Documents reviewed are listed in the Attachment to this report.

  • Unit 1 AFW; and

These activities constituted two complete system walkdown samples as defined in IP 71111.04-05.

b. Findings

No findings were identified.

1R05 Fire Protection

.1 Routine Resident Inspector Tours

a. Inspection Scope

The inspectors conducted fire protection walkdowns which were focused on availability, accessibility, and the condition of firefighting equipment in the following risk-significant plant areas:

  • fire zone 245, Unit 1 electric equipment room;
  • fire zone 306, D-06 battery room;
  • fire zone 307, D-05 battery room;
  • fire zone 775, EDG G-04; and
  • fire zone 304N, AFW room north.

The inspectors reviewed areas to assess if the licensee had implemented a fire protection program that adequately controlled combustibles and ignition sources within the plant, effectively maintained fire detection and suppression capability, maintained passive fire protection features in good material condition, and implemented adequate compensatory measures for out-of-service, degraded or inoperable fire protection equipment, systems, or features in accordance with the licensees fire plan. The inspectors selected fire areas based on their overall contribution to internal fire risk as documented in the plants Individual Plant Examination of External Events (IPEEE) with later additional insights, their potential to impact equipment which could initiate or mitigate a plant transient, or their impact on the plants ability to respond to a security event. Using the documents listed in the Attachment to this report, the inspectors verified that fire hoses and extinguishers were in their designated locations and available for immediate use; that fire detectors and sprinklers were unobstructed; that transient material loading was within the analyzed limits; and fire doors, dampers, and penetration seals appeared to be in satisfactory condition. The inspectors also verified that minor issues identified during the inspection were entered into the licensees CAP.

Documents reviewed are listed in the Attachment to this report.

These activities constituted five quarterly fire protection inspection samples as defined in IP 71111.05-05.

b. Findings

No findings were identified.

1R06 Flood Protection Measures

.1 Internal Flooding

a. Inspection Scope

The inspectors reviewed selected risk important plant design features and licensee procedures intended to protect the plant and its safety-related equipment from internal flooding events. The inspectors reviewed flood analyses and design documents, including the FSAR, license basis documentation, engineering calculations, and abnormal operating procedures to identify licensee commitments. The specific documents reviewed are listed in the Attachment to this report. In addition, the inspectors reviewed licensee drawings to identify areas and equipment that may be affected by internal flooding caused by the failure or misalignment of nearby sources of water, such as the fire suppression or the circulating water systems.

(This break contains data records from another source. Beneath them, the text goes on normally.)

File: src/rtl/booth_seq_ctrl.sv
`default_nettype none
// ============================================================================
// Module   : booth_seq_ctrl
// Purpose  : Sequencer for a radix-2 Booth multiplier datapath (A, Q/Q-1, M).
// Revision : 1.0 - initial release
// ============================================================================
module booth_seq_ctrl #(
  parameter int DATA_WIDTH = 4,
  localparam int CNT_WIDTH = $clog2(DATA_WIDTH) + 1
) (
  input  logic                 clk,
  input  logic                 rst,
  input  logic                 start,
  input  logic [1:0]           booth_bits,
  output logic                 load_default,
  output logic                 acc_we,
  output logic                 alu_sub,
  output logic                 shift_en,
  output logic                 busy,
  output logic                 done,
  output logic [CNT_WIDTH-1:0] count
);

  localparam logic [CNT_WIDTH-1:0] C_ITERS = CNT_WIDTH'(DATA_WIDTH);
  localparam logic [CNT_WIDTH-1:0] C_LAST  = CNT_WIDTH'(1);

  typedef enum logic [2:0] {
    S_IDLE  = 3'd0,
    S_INIT  = 3'd1,
    S_EVAL  = 3'd2,
    S_SHIFT = 3'd3,
    S_DONE  = 3'd4
  } state_t;

  state_t               r_state;
  state_t               w_state_next;
  logic [CNT_WIDTH-1:0] r_count;
  logic [CNT_WIDTH-1:0] w_count_next;

  always_ff @(posedge clk) begin
    if (rst) begin
      r_state <= S_IDLE;
      r_count <= '0;
    end else begin
      r_state <= w_state_next;
      r_count <= w_count_next;
    end
  end

  // booth_bits is only looked at inside EVAL so an undriven operand bus
  // outside that state can never reach the strobes.
  always_comb begin
    w_state_next = r_state;
    w_count_next = r_count;
    load_default = 1'b0;
    acc_we       = 1'b0;
    alu_sub      = 1'b0;
    shift_en     = 1'b0;
    busy         = 1'b0;
    done         = 1'b0;
    case (r_state)
      S_IDLE: begin
        if (start) w_state_next = S_INIT;
      end
      S_INIT: begin
        load_default = 1'b1;
        busy         = 1'b1;
        w_count_next = C_ITERS;
        w_state_next = S_EVAL;
      end
      S_EVAL: begin
        busy = 1'b1;
        case (booth_bits)
          2'b01:   acc_we = 1'b1;
          2'b10: begin
            acc_we  = 1'b1;
            alu_sub = 1'b1;
          end
          default: ;
        endcase
        w_state_next = S_SHIFT;
      end
      S_SHIFT: begin
        shift_en     = 1'b1;
        busy         = 1'b1;
        w_count_next = r_count - C_LAST;
        w_state_next = (r_count == C_LAST) ? S_DONE : S_EVAL;
      end
      S_DONE: begin
        done         = 1'b1;
        w_state_next = S_IDLE;
      end
      default: w_state_next = S_IDLE;
    endcase
  end

  assign count = r_count;

endmodule
`default_nettype wire
`src/rtl/obc_shift_accumulator_if.sv`:
```
// Handshake and ROM-slice bundle for the OBC shift-accumulator.
// The master drives requests and ROM words; the slave returns slice index and result.
interface obc_shift_accumulator_if #(
   parameter int DATA_W = 16,
   parameter int ROM_W  = 32
);
   localparam int BW = $clog2(DATA_W);

   logic             start;
   logic [ROM_W-1:0] offset;
   logic [ROM_W-1:0] rom0;
   logic [ROM_W-1:0] rom1;
   logic [ROM_W-1:0] rom2;
   logic [ROM_W-1:0] rom3;
   logic [BW-1:0]    bit_idx;
   logic             ready_in;
   logic             busy;
   logic [ROM_W-1:0] result;
   logic             out_valid;
   logic             out_ready;

   modport master (
      output start, offset, rom0, rom1, rom2, rom3, out_ready,
      input  bit_idx, ready_in, busy, result, out_valid
   );

   modport slave (
      input  start, offset, rom0, rom1, rom2, rom3, out_ready,
      output bit_idx, ready_in, busy, result, out_valid
   );
endinterface

```
`src/rtl/obc_shift_accumulator.sv`:
```
// Bit-serial OBC accumulator: sums four ROM words per slice, shift-accumulates
// LSB-first, subtracts the sign slice, adds the offset and saturates.
module obc_shift_accumulator #(
   parameter int DATA_W = 16,
   parameter int ROM_W  = 32
) (
   input logic                    clk,
   input logic                    rst_n,
   obc_shift_accumulator_if.slave bus
);
   localparam int BW = $clog2(DATA_W);
   localparam int SW = ROM_W + 2;
   localparam int G  = DATA_W - 1;
   localparam int AW = SW + G;
   localparam int FW = AW + 2;
   localparam int RW = FW - G;

   typedef enum logic [1:0] {IDLE, ACCUM, DONE} state_e;

   state_e           state_q, state_d;
   logic [BW-1:0]    idx_q, idx_d;
   logic [AW-1:0]    acc_q, acc_d;
   logic [ROM_W-1:0] off_q, off_d;
   logic [ROM_W-1:0] res_q, res_d;

   logic [SW-1:0]    s;
   logic [AW-1:0]    s_sh;
   logic [AW:0]      step;
   logic [FW-1:0]    fin;
   logic [RW-1:0]    fin_sh;
   logic             ovf;
   logic [ROM_W-1:0] res_sat;
   logic             last;

   assign s = {{2{bus.rom0[ROM_W-1]}}, bus.rom0}
            + {{2{bus.rom1[ROM_W-1]}}, bus.rom1}
            + {{2{bus.rom2[ROM_W-1]}}, bus.rom2}
            + {{2{bus.rom3[ROM_W-1]}}, bus.rom3};

   assign s_sh = {s, {G{1'b0}}};

   // One extra bit so the pre-shift sum cannot wrap
   assign step = {acc_q[AW-1], acc_q} + {s_sh[AW-1], s_sh};

   assign fin = {{2{acc_q[AW-1]}}, acc_q}
              - {{2{s_sh[AW-1]}}, s_sh}
              + {{(FW-ROM_W-G){off_q[ROM_W-1]}}, off_q, {G{1'b0}}};

   assign fin_sh = fin[FW-1:G];
   assign ovf    = !((&fin_sh[RW-1:ROM_W-1]) || !(|fin_sh[RW-1:ROM_W-1]));

   assign res_sat = !ovf ? fin_sh[ROM_W-1:0] :
                    fin_sh[RW-1] ? {1'b1, {(ROM_W-1){1'b0}}} :
                                   {1'b0, {(ROM_W-1){1'b1}}};

   assign last = (idx_q == BW'(DATA_W-1));

   always_ff @(posedge clk or negedge rst_n) begin
      if (!rst_n) begin
         state_q <= IDLE;
         idx_q   <= '0;
         acc_q   <= '0;
         off_q   <= '0;
         res_q   <= '0;
      end else begin
         state_q <= state_d;
         idx_q   <= idx_d;
         acc_q   <= acc_d;
         off_q   <= off_d;
         res_q   <= res_d;
      end
   end

   always_comb begin
      state_d = state_q;
      idx_d   = idx_q;
      acc_d   = acc_q;
      off_d   = off_q;
      res_d   = res_q;
      unique case (state_q)
         IDLE: begin
            if (bus.start) begin
               off_d   = bus.offset;
               acc_d   = '0;
               idx_d   = '0;
               state_d = ACCUM;
            end
         end
         ACCUM: begin
            if (last) begin
               res_d   = res_sat;
               idx_d   = '0;
               state_d = DONE;
            end else begin
               acc_d = step[AW:1];
               idx_d = idx_q + BW'(1);
            end
         end
         DONE: begin
            if (bus.out_ready) begin
               if (bus.start) begin
                  off_d   = bus.offset;
                  acc_d   = '0;
                  idx_d   = '0;
                  state_d = ACCUM;
               end else begin
                  state_d = IDLE;
               end
            end
         end
         default: state_d = IDLE;
      endcase
   end

   assign bus.bit_idx   = idx_q;
   assign bus.busy      = (state_q == ACCUM);
   assign bus.out_valid = (state_q == DONE);
   assign bus.result    = res_q;
   assign bus.ready_in  = (state_q == IDLE) ||
                          ((state_q == DONE) && bus.out_ready);
endmodule

```
`src/flat_wrapper.sv`:
```
// flat-port wrapper written by rule: the top's interface ports become plain ports
module obc_shift_accumulator_flat 
#(
   parameter int DATA_W = 16,
   parameter int ROM_W  = 32
)
  (clk, rst_n, bus_start, bus_offset, bus_rom0, bus_rom1, bus_rom2, bus_rom3, bus_out_ready, bus_bit_idx, bus_ready_in, bus_busy, bus_result, bus_out_valid);
  obc_shift_accumulator_if #(.DATA_W(DATA_W), .ROM_W(ROM_W)) bus_i ();
  input logic clk;
  input logic rst_n;
  input wire logic [$bits(bus_i.start)-1:0] bus_start;
  input wire logic [$bits(bus_i.offset)-1:0] bus_offset;
  input wire logic [$bits(bus_i.rom0)-1:0] bus_rom0;
  input wire logic [$bits(bus_i.rom1)-1:0] bus_rom1;
  input wire logic [$bits(bus_i.rom2)-1:0] bus_rom2;
  input wire logic [$bits(bus_i.rom3)-1:0] bus_rom3;
  input wire logic [$bits(bus_i.out_ready)-1:0] bus_out_ready;
  output wire logic [$bits(bus_i.bit_idx)-1:0] bus_bit_idx;
  output wire logic [$bits(bus_i.ready_in)-1:0] bus_ready_in;
  output wire logic [$bits(bus_i.busy)-1:0] bus_busy;
  output wire logic [$bits(bus_i.result)-1:0] bus_result;
  output wire logic [$bits(bus_i.out_valid)-1:0] bus_out_valid;
  assign bus_i.start = bus_start;
  assign bus_i.offset = bus_offset;
  assign bus_i.rom0 = bus_rom0;
  assign bus_i.rom1 = bus_rom1;
  assign bus_i.rom2 = bus_rom2;
  assign bus_i.rom3 = bus_rom3;
  assign bus_i.out_ready = bus_out_ready;
  assign bus_bit_idx = bus_i.bit_idx;
  assign bus_ready_in = bus_i.ready_in;
  assign bus_busy = bus_i.busy;
  assign bus_result = bus_i.result;
  assign bus_out_valid = bus_i.out_valid;
  obc_shift_accumulator #(.DATA_W(DATA_W), .ROM_W(ROM_W)) u_core (.clk(clk), .rst_n(rst_n), .bus(bus_i));
endmodule
```
<file path="src/rtl/fp32_pkg.sv">
// Shared float32 field definitions and converter FSM states.
package fp32_pkg;

  localparam int FP32_EXP_W = 8;
  localparam int FP32_MAN_W = 23;
  localparam int FP32_BIAS  = 127;

  typedef struct packed {
    logic                  sign;
    logic [FP32_EXP_W-1:0] exponent;
    logic [FP32_MAN_W-1:0] mantissa;
  } fp32_t;

  typedef enum logic [1:0] {
    IDLE,
    NORM,
    DONE
  } state_t;

endpackage

</file>
<file path="src/rtl/fp32_field_packer.sv">
// Packs sign, biased exponent and the bits below the leading one of a
// normalised magnitude into a float32 word.
module fp32_field_packer
  import fp32_pkg::*;
#(
  parameter int IN_WIDTH = 16
) (
  input  logic                  sign,
  input  logic [FP32_EXP_W-1:0] exp_in,
  input  logic [IN_WIDTH-2:0]   mag_frac,
  output logic [31:0]           word
);

  fp32_t fields;

  always_comb begin
    fields.sign     = sign;
    fields.exponent = exp_in;
    // Left-align below the hidden bit; the shift zero-pads on the right.
    fields.mantissa = FP32_MAN_W'(mag_frac) << (FP32_MAN_W + 1 - IN_WIDTH);
    word            = fields;
  end

endmodule

</file>
<file path="src/rtl/fixed_to_float_converter.sv">
// Signed fixed-point to float32 converter; normalises by one left shift per
// cycle, with valid/ready on both sides and one sample in flight.
module fixed_to_float_converter
  import fp32_pkg::*;
#(
  parameter int IN_WIDTH  = 16,
  parameter int FRAC_BITS = 8
) (
  input  logic                clk,
  input  logic                rst,
  input  logic [IN_WIDTH-1:0] in_data,
  input  logic                in_valid,
  output logic                in_ready,
  output logic [31:0]         out_data,
  output logic                out_valid,
  input  logic                out_ready
);

  if (IN_WIDTH < 2 || IN_WIDTH > 24) begin : g_bad_in_width
    $error("IN_WIDTH must be in 2..24");
  end
  if (FRAC_BITS < 0 || FRAC_BITS > 126) begin : g_bad_frac_bits
    $error("FRAC_BITS must be in 0..126");
  end

  localparam logic [FP32_EXP_W-1:0] EXP_INIT =
    FP32_EXP_W'(FP32_BIAS + IN_WIDTH - 1 - FRAC_BITS);

  state_t                state_q, state_d;
  logic [IN_WIDTH-1:0]   mag_q, mag_d;
  logic [FP32_EXP_W-1:0] exp_q, exp_d;
  logic                  sign_q, sign_d;
  logic [31:0]           out_data_q, out_data_d;
  logic [31:0]           packed_word;

  fp32_field_packer #(
    .IN_WIDTH(IN_WIDTH)
  ) u_packer (
    .sign     (sign_q),
    .exp_in   (exp_q),
    .mag_frac (mag_q[IN_WIDTH-2:0]),
    .word     (packed_word)
  );

  always_ff @(posedge clk) begin
    if (rst) begin
      state_q <= IDLE;
    end else begin
      state_q <= state_d;
    end
  end

  always_ff @(posedge clk) begin
    if (rst) begin
      mag_q      <= '0;
      exp_q      <= '0;
      sign_q     <= 1'b0;
      out_data_q <= '0;
    end else begin
      mag_q      <= mag_d;
      exp_q      <= exp_d;
      sign_q     <= sign_d;
      out_data_q <= out_data_d;
    end
  end

  always_comb begin
    state_d    = state_q;
    mag_d      = mag_q;
    exp_d      = exp_q;
    sign_d     = sign_q;
    out_data_d = out_data_q;
    case (state_q)
      IDLE: begin
        if (in_valid) begin
          sign_d  = in_data[IN_WIDTH-1];
          mag_d   = in_data[IN_WIDTH-1] ? (~in_data + IN_WIDTH'(1)) : in_data;
          exp_d   = EXP_INIT;
          state_d = NORM;
        end
      end
      NORM: begin
        // A zero sample spends one cycle here so its latency matches lz=0.
        if (mag_q == '0) begin
          out_data_d = '0;
          state_d    = DONE;
        end else if (mag_q[IN_WIDTH-1]) begin
          out_data_d = packed_word;
          state_d    = DONE;
        end else begin
          mag_d = mag_q << 1;
          exp_d = exp_q - FP32_EXP_W'(1);
        end
      end
      DONE: begin
        if (out_ready) begin
          state_d = IDLE;
        end
      end
      default: state_d = IDLE;
    endcase
  end

  always_comb begin
    in_ready  = (state_q == IDLE) && !rst;
    out_valid = (state_q == DONE);
    out_data  = out_data_q;
  end

endmodule
</file>
### config.mk
export PLATFORM = sky130hd
export DESIGN_NAME = ifetch_queue
export DESIGN_NICKNAME = d
export VERILOG_FILES = /design/src/rtl/ifetch_queue.sv
export SDC_FILE = /design/constraint.sdc
export NUM_CORES = 1
export LEC_CHECK = 0
export ABC_AREA = 1
export BUFFER_PORTS_ARGS = -buffer_cell sky130_fd_sc_hd__buf_2
export CAP_MARGIN = 20
export CORE_MARGIN = 2
export CORE_UTILIZATION = 35
export DETAILED_ROUTE_END_ITERATION = 6
export GPL_TIMING_DRIVEN = 1
export PLACE_DENSITY_LB_ADDON = 0.05
export SETUP_SLACK_MARGIN = 0.05
export SLEW_MARGIN = 30
export SYNTH_ARGS = -nofsm -noshare
export SYNTH_HDL_FRONTEND = slang
export SYNTH_SLANG_ARGS = --single-unit
### constraint.sdc
create_clock -name clk -period 8.1 [get_ports clk]
set_clock_uncertainty 0.2 [all_clocks]
set_input_delay 1.215 -clock clk [delete_from_list [all_inputs] [get_ports clk]]
set_output_delay 1.215 -clock clk [all_outputs]
set_load 0.05 [all_outputs]
### src/rtl/ifetch_queue.sv
// rtl/ifetch_queue.sv - sequential instruction fetch with a small prefetch queue; define IFETCH_DROP_CNT_EN to add the drop_count output
module ifetch_queue #(
  parameter logic [31:0] RESET_PC = 32'h0000_0200,
  parameter int          DEPTH    = 2
) (
  input  logic        clk,
  input  logic        reset,
  output logic        imem_req_valid,
  input  logic        imem_req_ready,
  output logic [31:0] imem_req_addr,
  input  logic        imem_resp_valid,
  input  logic [31:0] imem_resp_data,
  input  logic        redirect_valid,
  input  logic [31:0] redirect_pc,
  output logic        inst_valid,
  input  logic        inst_ready,
  output logic [31:0] inst_data,
  output logic [31:0] inst_pc
`ifdef IFETCH_DROP_CNT_EN
  ,
  output logic [31:0] drop_count
`endif
);

  localparam int PW = $clog2(DEPTH);
  // One extra bit beyond what count needs so occupancy (count + inflight) never overflows.
  localparam int CW = PW + 2;
  localparam logic [CW-1:0] DEPTH_C = CW'(DEPTH);

  logic [31:0]   fetch_pc;
  logic [31:0]   inflight_pc;
  logic          inflight;
  logic          kill;
  logic [63:0]   q_mem [DEPTH];
  logic [PW-1:0] rd_ptr;
  logic [PW-1:0] wr_ptr;
  logic [CW-1:0] count;
  logic [CW-1:0] occ;
  logic          accept;
  logic          enq;
  logic          deq;

  // Issue, enqueue and dequeue decisions; a slot is reserved for every request in flight
  always_comb begin
    inst_valid     = !reset && (count != '0) && !redirect_valid;
    deq            = inst_valid && inst_ready;
    occ            = count + CW'(inflight) - CW'(deq);
    imem_req_valid = !reset && !redirect_valid && (occ < DEPTH_C);
    accept         = imem_req_valid && imem_req_ready;
    enq            = imem_resp_valid && inflight && !kill && !redirect_valid;
  end

  assign imem_req_addr = fetch_pc;
  assign inst_pc       = q_mem[rd_ptr][63:32];
  assign inst_data     = q_mem[rd_ptr][31:0];

  // Fetch pointer, in-flight tracking and queue bookkeeping; redirect flushes everything
  always_ff @(posedge clk) begin
    if (reset) begin
      fetch_pc    <= RESET_PC;
      inflight_pc <= '0;
      inflight    <= 1'b0;
      kill        <= 1'b0;
      count       <= '0;
      rd_ptr      <= '0;
      wr_ptr      <= '0;
    end else begin
      inflight <= accept;
      kill     <= redirect_valid && inflight;
      if (accept) inflight_pc <= fetch_pc;
      if (redirect_valid) begin
        fetch_pc <= {redirect_pc[31:2], 2'b00};
        count    <= '0;
        rd_ptr   <= '0;
        wr_ptr   <= '0;
      end else begin
        if (accept) fetch_pc <= fetch_pc + 32'd4;
        if (enq)    wr_ptr   <= wr_ptr + PW'(1);
        if (deq)    rd_ptr   <= rd_ptr + PW'(1);
        count <= count + CW'(enq) - CW'(deq);
      end
    end
  end

  // Queue storage holds {pc, instruction}; contents need no reset since count gates visibility
  always_ff @(posedge clk) begin
    if (!reset && enq) q_mem[wr_ptr] <= {inflight_pc, imem_resp_data};
  end

`ifdef IFETCH_DROP_CNT_EN
  // Count responses thrown away by a redirect in the same cycle or by the following kill cycle
  always_ff @(posedge clk) begin
    if (reset) begin
      drop_count <= '0;
    end else if (imem_resp_valid && (kill || (inflight && redirect_valid))) begin
      drop_count <= drop_count + 32'd1;
    end
  end
`endif

endmodule
**config.mk**
```make
export PLATFORM = sky130hd
export DESIGN_NAME = timer_dev
export DESIGN_NICKNAME = d
export VERILOG_FILES = /design/src/rtl/timer_dev.sv
export SDC_FILE = /design/constraint.sdc
export NUM_CORES = 1
export LEC_CHECK = 0
export CAP_MARGIN = 20
export CORE_UTILIZATION = 25
export CTS_BUF_LIST = sky130_fd_sc_hd__clkbuf_16
export DETAILED_ROUTE_END_ITERATION = 10
export PLACE_DENSITY = 0.43
export SLEW_MARGIN = 10
export SYNTH_ARGS = -nofsm -noshare
export SYNTH_HDL_FRONTEND = slang
export SYNTH_SLANG_ARGS = --single-unit
```
**constraint.sdc**
```tcl
create_clock -name clk -period 8.16 [get_ports clk]
set_input_delay 2.448 -clock clk [delete_from_list [all_inputs] [get_ports clk]]
set_output_delay 2.448 -clock clk [all_outputs]
set_load 0.03 [all_outputs]
```
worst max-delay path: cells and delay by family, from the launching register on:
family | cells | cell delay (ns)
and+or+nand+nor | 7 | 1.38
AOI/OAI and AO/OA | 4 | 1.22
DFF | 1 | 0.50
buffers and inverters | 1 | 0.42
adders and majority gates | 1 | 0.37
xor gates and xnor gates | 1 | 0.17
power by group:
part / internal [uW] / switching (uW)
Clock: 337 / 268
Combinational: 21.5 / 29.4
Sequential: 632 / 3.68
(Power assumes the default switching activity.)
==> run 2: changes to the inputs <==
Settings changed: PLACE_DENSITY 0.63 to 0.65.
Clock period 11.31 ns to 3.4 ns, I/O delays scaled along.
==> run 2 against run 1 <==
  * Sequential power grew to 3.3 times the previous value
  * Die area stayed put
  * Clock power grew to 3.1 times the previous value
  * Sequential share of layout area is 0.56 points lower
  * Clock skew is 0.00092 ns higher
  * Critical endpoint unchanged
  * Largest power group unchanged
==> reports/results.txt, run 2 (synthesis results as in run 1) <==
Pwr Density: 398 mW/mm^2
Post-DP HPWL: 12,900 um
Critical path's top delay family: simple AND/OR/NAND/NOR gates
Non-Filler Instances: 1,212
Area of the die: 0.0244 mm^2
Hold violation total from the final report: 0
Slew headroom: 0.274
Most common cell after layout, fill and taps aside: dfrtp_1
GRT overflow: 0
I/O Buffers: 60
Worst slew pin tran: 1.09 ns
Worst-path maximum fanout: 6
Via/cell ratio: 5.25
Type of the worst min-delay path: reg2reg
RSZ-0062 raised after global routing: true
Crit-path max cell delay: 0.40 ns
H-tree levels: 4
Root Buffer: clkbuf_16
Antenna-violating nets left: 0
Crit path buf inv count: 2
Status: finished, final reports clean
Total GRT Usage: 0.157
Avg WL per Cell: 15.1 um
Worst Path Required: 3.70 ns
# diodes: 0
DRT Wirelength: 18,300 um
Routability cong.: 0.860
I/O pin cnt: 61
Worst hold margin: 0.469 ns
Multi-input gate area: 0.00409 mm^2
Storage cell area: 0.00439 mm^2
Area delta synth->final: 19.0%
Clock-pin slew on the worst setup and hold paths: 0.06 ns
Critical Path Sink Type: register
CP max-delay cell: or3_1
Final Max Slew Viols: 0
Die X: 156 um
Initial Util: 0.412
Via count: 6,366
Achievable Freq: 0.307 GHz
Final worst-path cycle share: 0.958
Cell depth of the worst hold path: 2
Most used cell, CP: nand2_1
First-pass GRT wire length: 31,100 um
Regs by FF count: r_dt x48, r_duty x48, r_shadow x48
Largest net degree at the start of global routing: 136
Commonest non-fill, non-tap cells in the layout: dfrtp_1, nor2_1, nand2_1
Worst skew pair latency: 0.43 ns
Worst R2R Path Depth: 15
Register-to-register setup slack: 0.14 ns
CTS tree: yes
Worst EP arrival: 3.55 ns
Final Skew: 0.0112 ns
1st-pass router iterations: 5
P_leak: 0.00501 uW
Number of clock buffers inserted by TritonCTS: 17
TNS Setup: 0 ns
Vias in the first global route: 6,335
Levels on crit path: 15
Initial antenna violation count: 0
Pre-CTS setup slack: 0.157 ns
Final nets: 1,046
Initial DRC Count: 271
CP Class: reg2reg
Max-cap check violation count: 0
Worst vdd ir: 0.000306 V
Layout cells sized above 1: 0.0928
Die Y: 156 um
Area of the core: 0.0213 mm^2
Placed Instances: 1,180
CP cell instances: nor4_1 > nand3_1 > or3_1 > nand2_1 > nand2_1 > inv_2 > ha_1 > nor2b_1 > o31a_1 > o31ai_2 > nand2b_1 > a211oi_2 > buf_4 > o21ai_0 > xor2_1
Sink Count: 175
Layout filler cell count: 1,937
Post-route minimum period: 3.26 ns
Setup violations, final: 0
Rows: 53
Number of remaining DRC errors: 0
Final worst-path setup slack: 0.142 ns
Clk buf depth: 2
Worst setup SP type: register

The inspectors also reviewed the licensees corrective action (CA) documents with respect to past flood-related items identified in the CA program to verify the adequacy of the CAs.

The inspectors performed a walkdown of the following plant area(s) to assess the adequacy of flood protection features, such as watertight doors, and to verify drains and sumps were clear of debris and were operable and that the licensee complied with its commitments:

  • EDG room G-01; and

This inspection constituted two internal flooding samples as defined in IP 71111.06-05.

b. Findings

Failure to Maintain Internal Flood Protection Features on G-01 and G-02 EDG Control Cabinets

Introduction:

A finding of very low safety significance and associated non-cited violation (NCV) of 10 CFR Part 50, Appendix B, Criterion III, Design Control, was identified by the inspectors for the failure to correctly translate the applicable regulatory requirements and the design basis into specifications, procedures, and instructions.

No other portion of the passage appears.